Il Columbus Day, o Giorno di Cristoforo Colombo, è una festa che si celebra il 12 ottobre di ogni anno negli Stati Uniti d’America, così come in molte altre nazioni del continente americano e oltre. Ma qual è la storia di questa festa e perché è stata fissata per il 12 ottobre?

Il Viaggio di Colombo

Il Columbus Day commemora l’arrivo di Cristoforo Colombo nel Nuovo Mondo il 12 ottobre 1492. Colombo, un navigatore e esploratore genovese al servizio dei sovrani spagnoli Ferdinando II d’Aragona e Isabella I di Castiglia, intraprese un audace viaggio attraverso l’Atlantico con l’obiettivo di trovare una nuova rotta verso le Indie e, invece, approdò in quello che poi divenne noto come il Nuovo Mondo.

L’arrivo di Colombo nel Nuovo Mondo segnò l’inizio di un periodo di esplorazione, conquista e colonizzazione europea delle Americhe, con conseguenze storiche, culturali e demografiche di vasta portata.

Storia del Columbus Day

La celebrazione del Columbus Day ha origini che risalgono almeno al XVIII secolo. I primi festeggiamenti erano organizzati da comunità di italo-americani che volevano celebrare il loro patrimonio culturale e l’importante contributo di un italiano alla storia mondiale. La data del 12 ottobre è stata scelta proprio perché coincide con l’anniversario dell’arrivo di Colombo nel Nuovo Mondo.

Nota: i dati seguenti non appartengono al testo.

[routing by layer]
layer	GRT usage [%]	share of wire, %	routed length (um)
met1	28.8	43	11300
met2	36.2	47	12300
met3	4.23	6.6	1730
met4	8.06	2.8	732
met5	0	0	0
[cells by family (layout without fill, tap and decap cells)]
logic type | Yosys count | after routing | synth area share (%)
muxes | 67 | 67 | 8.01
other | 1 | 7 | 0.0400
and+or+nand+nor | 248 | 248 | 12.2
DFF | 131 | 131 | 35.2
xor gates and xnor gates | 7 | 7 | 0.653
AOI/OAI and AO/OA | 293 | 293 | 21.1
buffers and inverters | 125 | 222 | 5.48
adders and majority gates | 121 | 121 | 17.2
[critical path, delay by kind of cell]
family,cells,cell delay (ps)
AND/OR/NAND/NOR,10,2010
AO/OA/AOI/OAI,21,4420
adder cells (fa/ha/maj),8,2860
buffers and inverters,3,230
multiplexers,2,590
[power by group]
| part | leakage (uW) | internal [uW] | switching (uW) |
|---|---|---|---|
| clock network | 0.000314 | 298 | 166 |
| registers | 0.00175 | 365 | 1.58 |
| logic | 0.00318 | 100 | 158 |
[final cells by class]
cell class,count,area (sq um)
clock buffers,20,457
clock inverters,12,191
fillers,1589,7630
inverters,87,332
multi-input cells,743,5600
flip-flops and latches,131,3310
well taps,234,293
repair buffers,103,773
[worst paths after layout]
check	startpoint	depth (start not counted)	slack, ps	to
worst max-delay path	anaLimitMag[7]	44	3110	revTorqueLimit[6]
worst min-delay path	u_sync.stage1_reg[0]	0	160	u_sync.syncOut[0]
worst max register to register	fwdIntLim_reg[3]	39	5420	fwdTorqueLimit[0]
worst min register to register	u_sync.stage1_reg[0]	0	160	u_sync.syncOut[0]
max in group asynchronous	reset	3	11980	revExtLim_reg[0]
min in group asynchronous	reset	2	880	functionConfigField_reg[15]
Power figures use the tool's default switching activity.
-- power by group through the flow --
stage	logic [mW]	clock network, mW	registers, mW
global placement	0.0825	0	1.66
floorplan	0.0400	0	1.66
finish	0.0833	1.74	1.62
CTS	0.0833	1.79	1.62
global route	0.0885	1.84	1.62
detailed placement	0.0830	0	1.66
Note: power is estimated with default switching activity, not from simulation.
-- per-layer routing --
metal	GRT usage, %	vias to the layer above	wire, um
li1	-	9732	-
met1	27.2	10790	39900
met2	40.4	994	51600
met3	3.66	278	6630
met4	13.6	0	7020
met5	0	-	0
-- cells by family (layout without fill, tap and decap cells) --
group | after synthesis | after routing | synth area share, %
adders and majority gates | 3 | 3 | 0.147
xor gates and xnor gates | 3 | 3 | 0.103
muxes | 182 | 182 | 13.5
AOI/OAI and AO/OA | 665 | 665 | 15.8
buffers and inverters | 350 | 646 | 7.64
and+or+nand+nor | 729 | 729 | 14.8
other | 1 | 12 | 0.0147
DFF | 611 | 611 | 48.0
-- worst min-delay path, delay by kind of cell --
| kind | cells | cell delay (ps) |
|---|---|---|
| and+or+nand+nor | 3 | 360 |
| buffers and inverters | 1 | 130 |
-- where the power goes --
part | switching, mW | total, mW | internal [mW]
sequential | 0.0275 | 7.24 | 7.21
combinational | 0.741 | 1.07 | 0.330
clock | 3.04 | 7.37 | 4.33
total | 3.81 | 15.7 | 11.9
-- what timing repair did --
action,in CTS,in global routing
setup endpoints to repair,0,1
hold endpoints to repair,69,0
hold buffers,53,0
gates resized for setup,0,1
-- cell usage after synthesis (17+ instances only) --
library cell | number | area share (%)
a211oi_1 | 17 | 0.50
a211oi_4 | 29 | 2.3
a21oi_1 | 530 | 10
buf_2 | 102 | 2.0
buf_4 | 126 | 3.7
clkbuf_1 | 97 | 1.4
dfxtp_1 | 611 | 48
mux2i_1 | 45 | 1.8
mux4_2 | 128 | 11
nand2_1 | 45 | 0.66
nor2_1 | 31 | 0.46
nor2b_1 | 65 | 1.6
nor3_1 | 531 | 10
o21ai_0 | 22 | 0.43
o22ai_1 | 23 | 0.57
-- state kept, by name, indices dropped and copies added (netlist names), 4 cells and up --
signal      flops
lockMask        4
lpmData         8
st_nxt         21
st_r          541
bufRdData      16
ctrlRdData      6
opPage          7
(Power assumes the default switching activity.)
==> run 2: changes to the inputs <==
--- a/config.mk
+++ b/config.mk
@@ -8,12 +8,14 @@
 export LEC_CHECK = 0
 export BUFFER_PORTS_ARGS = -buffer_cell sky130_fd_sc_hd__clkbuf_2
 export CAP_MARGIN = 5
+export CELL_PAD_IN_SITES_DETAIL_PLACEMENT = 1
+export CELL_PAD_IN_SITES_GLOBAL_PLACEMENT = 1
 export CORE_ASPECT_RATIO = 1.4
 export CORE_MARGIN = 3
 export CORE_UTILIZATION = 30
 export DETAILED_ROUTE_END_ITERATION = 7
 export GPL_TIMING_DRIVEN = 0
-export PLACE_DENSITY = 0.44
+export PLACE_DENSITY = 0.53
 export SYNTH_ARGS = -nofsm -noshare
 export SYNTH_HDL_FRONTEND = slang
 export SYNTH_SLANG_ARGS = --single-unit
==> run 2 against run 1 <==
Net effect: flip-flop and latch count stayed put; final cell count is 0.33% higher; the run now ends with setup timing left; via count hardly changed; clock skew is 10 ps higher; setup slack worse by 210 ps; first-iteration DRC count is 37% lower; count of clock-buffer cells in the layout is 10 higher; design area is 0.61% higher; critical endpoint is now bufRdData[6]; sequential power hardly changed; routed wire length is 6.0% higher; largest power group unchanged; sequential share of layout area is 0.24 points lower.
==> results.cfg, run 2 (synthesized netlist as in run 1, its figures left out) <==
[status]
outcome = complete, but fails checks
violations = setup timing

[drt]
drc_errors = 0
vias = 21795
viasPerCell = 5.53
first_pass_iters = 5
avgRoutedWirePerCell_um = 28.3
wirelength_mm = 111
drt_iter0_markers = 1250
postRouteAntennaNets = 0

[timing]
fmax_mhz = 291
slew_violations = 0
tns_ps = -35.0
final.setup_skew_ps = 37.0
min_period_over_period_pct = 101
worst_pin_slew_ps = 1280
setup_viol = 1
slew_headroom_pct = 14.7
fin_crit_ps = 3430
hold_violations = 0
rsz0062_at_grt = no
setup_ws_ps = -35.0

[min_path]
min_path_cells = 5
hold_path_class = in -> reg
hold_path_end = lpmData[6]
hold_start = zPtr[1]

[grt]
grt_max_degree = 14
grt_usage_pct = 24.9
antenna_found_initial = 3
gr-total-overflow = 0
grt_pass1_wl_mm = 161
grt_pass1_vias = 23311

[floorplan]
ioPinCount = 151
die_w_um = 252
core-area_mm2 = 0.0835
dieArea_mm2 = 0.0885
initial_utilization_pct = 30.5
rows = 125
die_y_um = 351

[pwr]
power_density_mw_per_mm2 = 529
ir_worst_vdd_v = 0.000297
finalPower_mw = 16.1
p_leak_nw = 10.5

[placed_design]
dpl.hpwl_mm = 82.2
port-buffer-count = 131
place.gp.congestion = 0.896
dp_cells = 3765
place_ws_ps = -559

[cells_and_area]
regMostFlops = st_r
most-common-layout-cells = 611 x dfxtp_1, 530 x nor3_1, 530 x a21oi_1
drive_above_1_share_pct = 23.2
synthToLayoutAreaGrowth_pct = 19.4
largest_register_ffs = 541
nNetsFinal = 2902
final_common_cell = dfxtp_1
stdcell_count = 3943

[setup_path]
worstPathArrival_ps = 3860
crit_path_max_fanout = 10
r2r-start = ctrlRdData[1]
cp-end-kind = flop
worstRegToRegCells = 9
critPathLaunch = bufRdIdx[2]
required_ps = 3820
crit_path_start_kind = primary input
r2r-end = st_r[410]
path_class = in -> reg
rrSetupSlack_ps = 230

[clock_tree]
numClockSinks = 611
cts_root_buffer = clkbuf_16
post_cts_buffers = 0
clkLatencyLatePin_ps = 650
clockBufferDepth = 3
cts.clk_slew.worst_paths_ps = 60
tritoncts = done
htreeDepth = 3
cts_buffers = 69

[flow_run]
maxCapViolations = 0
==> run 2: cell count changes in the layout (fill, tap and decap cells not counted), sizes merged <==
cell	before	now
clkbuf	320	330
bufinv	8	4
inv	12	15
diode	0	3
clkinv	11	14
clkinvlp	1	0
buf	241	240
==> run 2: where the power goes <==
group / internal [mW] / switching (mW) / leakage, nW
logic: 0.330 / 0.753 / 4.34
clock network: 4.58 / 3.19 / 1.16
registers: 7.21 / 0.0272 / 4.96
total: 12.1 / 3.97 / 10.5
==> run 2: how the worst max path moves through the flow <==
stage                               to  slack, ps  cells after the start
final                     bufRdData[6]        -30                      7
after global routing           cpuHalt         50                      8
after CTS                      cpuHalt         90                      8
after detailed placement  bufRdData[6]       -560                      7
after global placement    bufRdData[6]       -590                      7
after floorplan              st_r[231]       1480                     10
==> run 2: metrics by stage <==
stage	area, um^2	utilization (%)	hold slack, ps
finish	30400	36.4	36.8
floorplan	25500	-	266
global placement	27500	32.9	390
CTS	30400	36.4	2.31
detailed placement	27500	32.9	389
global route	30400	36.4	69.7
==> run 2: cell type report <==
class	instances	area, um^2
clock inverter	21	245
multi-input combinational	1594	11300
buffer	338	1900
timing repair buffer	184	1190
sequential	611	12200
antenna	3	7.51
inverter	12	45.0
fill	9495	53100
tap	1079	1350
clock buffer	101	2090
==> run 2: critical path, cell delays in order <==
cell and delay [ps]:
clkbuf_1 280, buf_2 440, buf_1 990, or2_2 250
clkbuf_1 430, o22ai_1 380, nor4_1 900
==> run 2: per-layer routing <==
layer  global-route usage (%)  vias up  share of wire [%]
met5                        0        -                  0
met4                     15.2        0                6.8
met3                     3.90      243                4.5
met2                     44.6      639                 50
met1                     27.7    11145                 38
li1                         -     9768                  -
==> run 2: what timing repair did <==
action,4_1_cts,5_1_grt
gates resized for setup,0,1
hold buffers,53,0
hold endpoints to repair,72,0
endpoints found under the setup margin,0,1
$ cat src/rtl/nwsr_pkg.sv
package nwsr_pkg;
    // Control word 1 (second control word) fields
    localparam int C1_NORESP_BIT = 13;
    localparam int C1_INDIR_BIT = 12;
    localparam int C1_RETRY_LSB = 8;
    localparam int C1_RETRY_W = 4;
    localparam int C1_MON_LSB = 0;
    localparam int C1_MON_W = 8;
    // Control word 2 fields
    localparam int C2_NODE_LSB = 0;
    localparam int C2_NODE_W = 8;
    // Indirect destination word D fields
    localparam int D_AREA_LSB = 8;
    localparam int D_ZERO_LSB = 4;
    localparam int D_DIG5_LSB = 0;

    localparam logic [7:0] NODE_BROADCAST = 8'h00;
    localparam logic [7:0] MON_DEFAULT = 8'h00;
    localparam logic [15:0] UDP_PORT = 16'h2580;  // 9600
    localparam logic [9:0] MAX_NODES = 10'h07f;
    localparam logic [9:0] MAX_LOCAL_WORDS = 10'h2d7;  // 727
    localparam logic [9:0] MAX_SEND_WORDS = 10'h3e5;  // 997
    localparam logic [9:0] MAX_RECV_WORDS = 10'h3e8;  // 1000
    localparam logic [9:0] SHORT_REPLY_WORDS = 10'h100;  // 256

    // Completion codes
    localparam logic [7:0] CC_NORMAL = 8'h00;
    localparam logic [7:0] CC_PARAM = 8'h01;
    localparam logic [7:0] CC_TIMEOUT = 8'h05;
    localparam logic [7:0] CC_RESP_ERR = 8'h06;

    // Area codes
    localparam logic [7:0] AREA_IO = 8'h00;
    localparam logic [7:0] AREA_DATA = 8'h05;
    localparam logic [7:0] AREA_LINK = 8'h06;
    localparam logic [7:0] AREA_HOLD = 8'h07;
    localparam logic [7:0] AREA_AUX = 8'h08;
    localparam logic [7:0] AREA_TC = 8'h03;
    localparam logic [7:0] AREA_BUSLINK = 8'h01;
    localparam logic [7:0] AREA_AUXL = 8'h02;
    localparam logic [7:0] AREA_CNT = 8'h04;
    localparam logic [7:0] AREA_BANK0 = 8'h10;
    localparam logic [7:0] AREA_BANKC = 8'h18;

    // Timing, 20 MHz clock
    localparam longint CLK_HZ = 20000000;
    localparam longint TICK_MS = 100;
    localparam longint DEFAULT_MS = 2200;
    localparam longint TICK_CYC = TICK_MS * CLK_HZ / 1000;
    localparam logic [7:0] DEFAULT_TICKS = 8'(DEFAULT_MS / TICK_MS);

    // AXI register map
    localparam logic [7:0] A_CTRL0 = 8'h00;
    localparam logic [7:0] A_CTRL1 = 8'h04;
    localparam logic [7:0] A_CTRL2 = 8'h08;
    localparam logic [7:0] A_DEST0 = 8'h0c;
    localparam logic [7:0] A_DEST1 = 8'h10;
    localparam logic [7:0] A_START = 8'h14;
    localparam logic [7:0] A_STATUS = 8'h18;
    localparam logic [7:0] A_RESULT = 8'h1c;
    localparam int START_SEND_BIT = 0;
    localparam int START_RECV_BIT = 1;
    localparam int START_RELAY_BIT = 2;
    localparam int ST_ENABLED_BIT = 0;
    localparam int ST_ERROR_BIT = 1;
    localparam logic [1:0] RESP_OKAY = 2'b00;
    localparam logic [1:0] RESP_SLVERR = 2'b10;

    typedef enum logic [3:0] {
        NWSR_IDLE = 4'b0001,
        NWSR_SEND = 4'b0010,
        NWSR_WAIT = 4'b0100,
        NWSR_DONE = 4'b1000
    } nwsr_state_t;

    // Outgoing request to the network engine
    typedef struct packed {
        logic recv;
        logic broadcast;
        logic no_resp;
        logic [7:0] node;
        logic [9:0] words;
        logic [7:0] area;
        logic [19:0] addr;
        logic [15:0] port;
    } nwsr_req_t;

    // Reply from the network engine
    typedef struct packed {
        logic err;
        logic [7:0] code;
    } nwsr_rsp_t;
endpackage
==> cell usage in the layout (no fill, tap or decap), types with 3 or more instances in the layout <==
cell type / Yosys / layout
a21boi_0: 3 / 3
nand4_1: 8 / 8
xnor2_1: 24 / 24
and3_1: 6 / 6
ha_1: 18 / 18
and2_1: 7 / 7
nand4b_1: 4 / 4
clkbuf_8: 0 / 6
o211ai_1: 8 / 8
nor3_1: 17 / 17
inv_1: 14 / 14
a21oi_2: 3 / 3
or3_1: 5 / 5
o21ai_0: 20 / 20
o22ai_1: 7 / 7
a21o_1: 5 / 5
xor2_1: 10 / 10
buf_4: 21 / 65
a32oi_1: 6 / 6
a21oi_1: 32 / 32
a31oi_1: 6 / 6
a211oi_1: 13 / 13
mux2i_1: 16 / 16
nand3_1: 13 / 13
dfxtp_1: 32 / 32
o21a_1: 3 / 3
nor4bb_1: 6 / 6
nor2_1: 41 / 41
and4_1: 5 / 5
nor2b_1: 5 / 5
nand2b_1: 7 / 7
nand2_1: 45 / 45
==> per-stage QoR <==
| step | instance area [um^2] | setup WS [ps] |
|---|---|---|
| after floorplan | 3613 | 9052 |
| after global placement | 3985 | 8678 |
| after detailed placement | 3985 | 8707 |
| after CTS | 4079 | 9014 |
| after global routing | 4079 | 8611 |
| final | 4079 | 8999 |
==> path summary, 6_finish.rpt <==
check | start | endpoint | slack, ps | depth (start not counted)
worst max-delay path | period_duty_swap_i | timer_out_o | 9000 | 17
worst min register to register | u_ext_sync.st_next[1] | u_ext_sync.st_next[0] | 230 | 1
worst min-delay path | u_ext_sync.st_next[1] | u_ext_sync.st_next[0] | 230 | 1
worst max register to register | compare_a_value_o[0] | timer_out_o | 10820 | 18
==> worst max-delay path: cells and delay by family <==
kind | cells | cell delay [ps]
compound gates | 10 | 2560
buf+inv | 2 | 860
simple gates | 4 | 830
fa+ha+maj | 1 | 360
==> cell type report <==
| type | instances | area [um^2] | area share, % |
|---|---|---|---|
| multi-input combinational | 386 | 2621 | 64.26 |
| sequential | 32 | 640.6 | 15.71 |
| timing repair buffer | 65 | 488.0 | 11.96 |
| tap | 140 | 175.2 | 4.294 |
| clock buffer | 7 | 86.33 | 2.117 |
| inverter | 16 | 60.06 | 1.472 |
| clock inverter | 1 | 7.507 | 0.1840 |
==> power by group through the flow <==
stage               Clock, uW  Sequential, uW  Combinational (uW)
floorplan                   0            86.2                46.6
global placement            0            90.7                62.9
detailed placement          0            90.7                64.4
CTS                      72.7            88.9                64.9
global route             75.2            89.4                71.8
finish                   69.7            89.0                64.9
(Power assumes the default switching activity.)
File: src/rtl/scc_edge_detect.sv
// Purpose: Registers a sampled input and flags its edges
// Assumes: Input is synchronous to ref_clk
// Notes: Edge flags are combinational against the held copy
`timescale 1ns/100ps
module scc_edge_detect
#(
  parameter int WIDTH = 1
)
(
  input wire logic ref_clk,
  input wire logic reset_n,
  input wire logic ce,
  input wire logic [WIDTH-1:0] d,
  output logic [WIDTH-1:0] q,
  output logic [WIDTH-1:0] rise,
  output logic [WIDTH-1:0] fall
);

  logic [WIDTH-1:0] hold_reg;
  logic [WIDTH-1:0] hold_next;

  generate
    if (WIDTH < 1)
    begin : g_chk
      $error("scc_edge_detect: WIDTH must be at least 1");
    end
  endgenerate

  always_comb
  begin
    hold_next = ce ? d : hold_reg;
  end

  always_ff @(posedge ref_clk or negedge reset_n)
  begin
    if (!reset_n)
      hold_reg <= '0;
    else
      hold_reg <= hold_next;
  end

  assign q = hold_reg;
  assign rise = d & ~hold_reg;
  assign fall = ~d & hold_reg;

endmodule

Nel 1892, il 400° anniversario dell’arrivo di Colombo, il presidente Benjamin Harrison emanò una proclamazione che designava il 21 ottobre come giorno di celebrazione. Questa data fu scelta perché coincideva con l’Esposizione Universale di Chicago, anche conosciuta come la Columbian Exposition, organizzata per celebrare il quattrocentesimo anniversario.

Tuttavia, nel 1937, il presidente Franklin D. Roosevelt proclamò il Columbus Day come festa nazionale negli Stati Uniti, da celebrarsi il 12 ottobre di ogni anno. Nel 1971, la data della celebrazione fu spostata al secondo lunedì di ottobre, in conformità con la legge che stabiliva il calendario uniforme delle festività nazionali.

Controversie sul Columbus Day

Nel corso degli anni, il Columbus Day è diventato oggetto di polemiche. Mentre per molti rappresenta un’occasione di celebrazione del patrimonio italo-americano e del coraggio di Colombo come esploratore, altri lo vedono come una celebrazione di conquista, colonizzazione e sottomissione dei popoli nativi americani.

A causa di queste preoccupazioni, alcuni stati e città negli Stati Uniti hanno scelto di riconoscere il secondo lunedì di ottobre come “Indigenous Peoples’ Day” o “Giorno dei Popoli Indigeni”, una celebrazione delle culture e delle storie dei popoli nativi americani.

Mentre la data continua ad essere un punto di riferimento nella storia occidentale, è essenziale avvicinarsi alla celebrazione con una comprensione equilibrata delle sue molteplici sfaccettature, riconoscendo sia i successi che gli errori del passato e cercando di costruire un futuro più inclusivo e rispettoso per tutti.